Other examples are like helping navigate blind people and cars.

Photo OCR pipeline

To solve this problem we need a pipeline which consists of several components(i.e. a sequence of different modules, some of them involve machine learning). These components are probably dealt with by different developers in a team. The performance of each component may have a big impact on the final performance of your algorithm.

Some systems do more complex things, like spelling correction at the end. E.g. c1eaning -> cleaning (number one is similar to character l)

The text detection step is similar to pedestrian detection. But the difference is that the ratio of width and height of the sliding window for pedestrians is nearly the same. For text detection, the size or ratio may vary.

For pedestrian detection, the first step we need to do is collecting enough training examples (both positive and negative) in a certain size/ratio, then use it to train a model (e.g. a neural network).

Then apply the trained model to test data. In the following picture, using a sliding window to check every patch of the photo and flag each patch pedestrian or not.

Similarly, use this way to train a character detection model as well.

Use sliding window and use white to show where the classifier thinks it has found text. And different shades of grey correspond to the probability that was output by the classifier.

Then we take the output of the classifier and apply it to what is called expansion operator. It expands each white region and make them as a whole. Mathematically, it just checks the pixels that in a certain ranges closing to the white region and then colors them white.

If some white regions are tall and thin (high ratio of height and width), we eliminate them. Then we can draw bounding boxes around the left white regions.

Text detection in a picture is still a difficult problem now. For example, the texts on transparent windows are not easy to detect.

Next, we need to segment the characters in each bounding box. So we train another model to detect the white space between each character.

Then use sliding window to detect all the while spaces and split the characters.

The final step is the character classification which is easy to implement.

Artificial data synthesis

There are two ways to synthesize data: First, synthesize data from scratch; Second, use data augmentation.

For the first way, there is an example. Just use different fonts on your computer and add some different backgrounds. We need to make sure the synthetic data looks similar to real data.

For the second way, we just amplify the existing data. (e.g. use distortions, etc.).

We need to make sure our distortions are reasonable, namely no arbitrary distortion.

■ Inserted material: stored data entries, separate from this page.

### src/rtl/framebuffer_fetch.sv
// On each pixel-load rising edge, reads the top- and bottom-half pixels from a
// single-port framebuffer and drives one bit-plane of each onto rgb1/rgb2.
module framebuffer_fetch
    import matrix_pkg::*;
#(
    parameter int RAM_LATENCY = 1
) (
    input  logic                  clk_in,
    input  logic                  reset,
    input  logic                  clk_pixel_load,
    input  logic [COL_BITS-1:0]   column_address,
    input  logic [ROW_BITS-1:0]   row_address,
    input  logic [CHAN_WIDTH-1:0] brightness_mask,
    output logic [ADDR_BITS-1:0]  ram_addr,
    output logic                  ram_rd_en,
    input  logic [WORD_BITS-1:0]  ram_rd_data,
    output logic [2:0]            rgb1,
    output logic [2:0]            rgb2,
    output logic                  pixel_valid,
    output logic                  overrun
);

    // Last WAIT cycle; the read word is sampled at the end of it.
    localparam logic [1:0] WAIT_LAST = 2'(RAM_LATENCY - 1);

    fetch_state_t          state_q, state_d;
    logic                  load_prev_q;
    logic                  load_rise;
    fetch_req_t            req_q, req_d;
    logic [1:0]            wait_cnt_q, wait_cnt_d;
    logic [WORD_BITS-1:0]  top_word_q, top_word_d;
    logic [WORD_BITS-1:0]  bot_word_q, bot_word_d;
    logic [ADDR_BITS-1:0]  ram_addr_q, ram_addr_d;
    logic                  ram_rd_en_q, ram_rd_en_d;
    logic [2:0]            rgb1_q, rgb1_d;
    logic [2:0]            rgb2_q, rgb2_d;
    logic                  pixel_valid_q, pixel_valid_d;
    logic                  overrun_q, overrun_d;
    logic [2:0]            top_rgb;
    logic [2:0]            bot_rgb;

    assign load_rise = clk_pixel_load & ~load_prev_q;

    bitplane_select u_sel_top (
        .word_i (top_word_q),
        .mask_i (req_q.mask),
        .rgb_o  (top_rgb)
    );

    bitplane_select u_sel_bot (
        .word_i (bot_word_q),
        .mask_i (req_q.mask),
        .rgb_o  (bot_rgb)
    );

    always_comb begin
        state_d       = state_q;
        req_d         = req_q;
        wait_cnt_d    = wait_cnt_q;
        top_word_d    = top_word_q;
        bot_word_d    = bot_word_q;
        ram_addr_d    = ram_addr_q;
        ram_rd_en_d   = 1'b0;
        rgb1_d        = rgb1_q;
        rgb2_d        = rgb2_q;
        pixel_valid_d = 1'b0;
        overrun_d     = overrun_q;

        // Fetches are never queued: any rise outside IDLE is lost and flagged.
        if (load_rise && (state_q != FETCH_IDLE)) begin
            overrun_d = 1'b1;
        end

        case (state_q)
            FETCH_IDLE: begin
                if (load_rise) begin
                    req_d.row   = row_address;
                    req_d.col   = column_address;
                    req_d.mask  = brightness_mask;
                    ram_addr_d  = fb_addr(HALF_TOP, row_address, column_address);
                    ram_rd_en_d = 1'b1;
                    state_d     = FETCH_TOP_REQ;
                end
            end
            FETCH_TOP_REQ: begin
                wait_cnt_d = 2'd0;
                state_d    = FETCH_TOP_WAIT;
            end
            FETCH_TOP_WAIT: begin
                if (wait_cnt_q == WAIT_LAST) begin
                    top_word_d  = ram_rd_data;
                    ram_addr_d  = fb_addr(HALF_BOT, req_q.row, req_q.col);
                    ram_rd_en_d = 1'b1;
                    state_d     = FETCH_BOT_REQ;
                end else begin
                    wait_cnt_d = wait_cnt_q + 2'd1;
                end
            end
            FETCH_BOT_REQ: begin
                wait_cnt_d = 2'd0;
                state_d    = FETCH_BOT_WAIT;
            end
            FETCH_BOT_WAIT: begin
                if (wait_cnt_q == WAIT_LAST) begin
                    bot_word_d = ram_rd_data;
                    state_d    = FETCH_COMPOSE;
                end else begin
                    wait_cnt_d = wait_cnt_q + 2'd1;
                end
            end
            FETCH_COMPOSE: begin
                rgb1_d        = top_rgb;
                rgb2_d        = bot_rgb;
                pixel_valid_d = 1'b1;
                state_d       = FETCH_IDLE;
            end
            default: begin
                state_d = FETCH_IDLE;
            end
        endcase
    end

    always_ff @(posedge clk_in) begin
        if (reset) begin
            state_q       <= FETCH_IDLE;
            load_prev_q   <= 1'b0;
            req_q         <= '0;
            wait_cnt_q    <= 2'd0;
            top_word_q    <= '0;
            bot_word_q    <= '0;
            ram_addr_q    <= '0;
            ram_rd_en_q   <= 1'b0;
            rgb1_q        <= 3'd0;
            rgb2_q        <= 3'd0;
            pixel_valid_q <= 1'b0;
            overrun_q     <= 1'b0;
        end else begin
            state_q       <= state_d;
            load_prev_q   <= clk_pixel_load;
            req_q         <= req_d;
            wait_cnt_q    <= wait_cnt_d;
            top_word_q    <= top_word_d;
            bot_word_q    <= bot_word_d;
            ram_addr_q    <= ram_addr_d;
            ram_rd_en_q   <= ram_rd_en_d;
            rgb1_q        <= rgb1_d;
            rgb2_q        <= rgb2_d;
            pixel_valid_q <= pixel_valid_d;
            overrun_q     <= overrun_d;
        end
    end

    assign ram_addr    = ram_addr_q;
    assign ram_rd_en   = ram_rd_en_q;
    assign rgb1        = rgb1_q;
    assign rgb2        = rgb2_q;
    assign pixel_valid = pixel_valid_q;
    assign overrun     = overrun_q;

endmodule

Note: Make sure you have a low bias classifier before expanding the effort (i.e. before collecting more training data). You can keep increasing the number of features/number of hidden units in neural network until you have a low bias classifier.

Ceiling analysis: What part of the pipeline to work on next.

Ceiling analysis is mainly to help you put your main efforts on the important components (can improve the performance of your model relatively significant) in the pipeline.

Ceiling analysis is just estimating the errors due to each component. It analyzes the upper bound of each component.

For example, we just do text detection manually, namely, give it the perfect answer to where is the text in a photo to check how much we can improve the performance of the system. Then we go to the second component and do it manually and perfectly to see how much is the improvement.

Finally, I need to mention that sliding window is not a very efficient algorithm (i.e. computationally expensive). At present, there are algorithms combining Convolutional Neural Network (CNN) which makes object detection much more efficient like R-CNN, YOLO, etc. I will write some related articles in the future.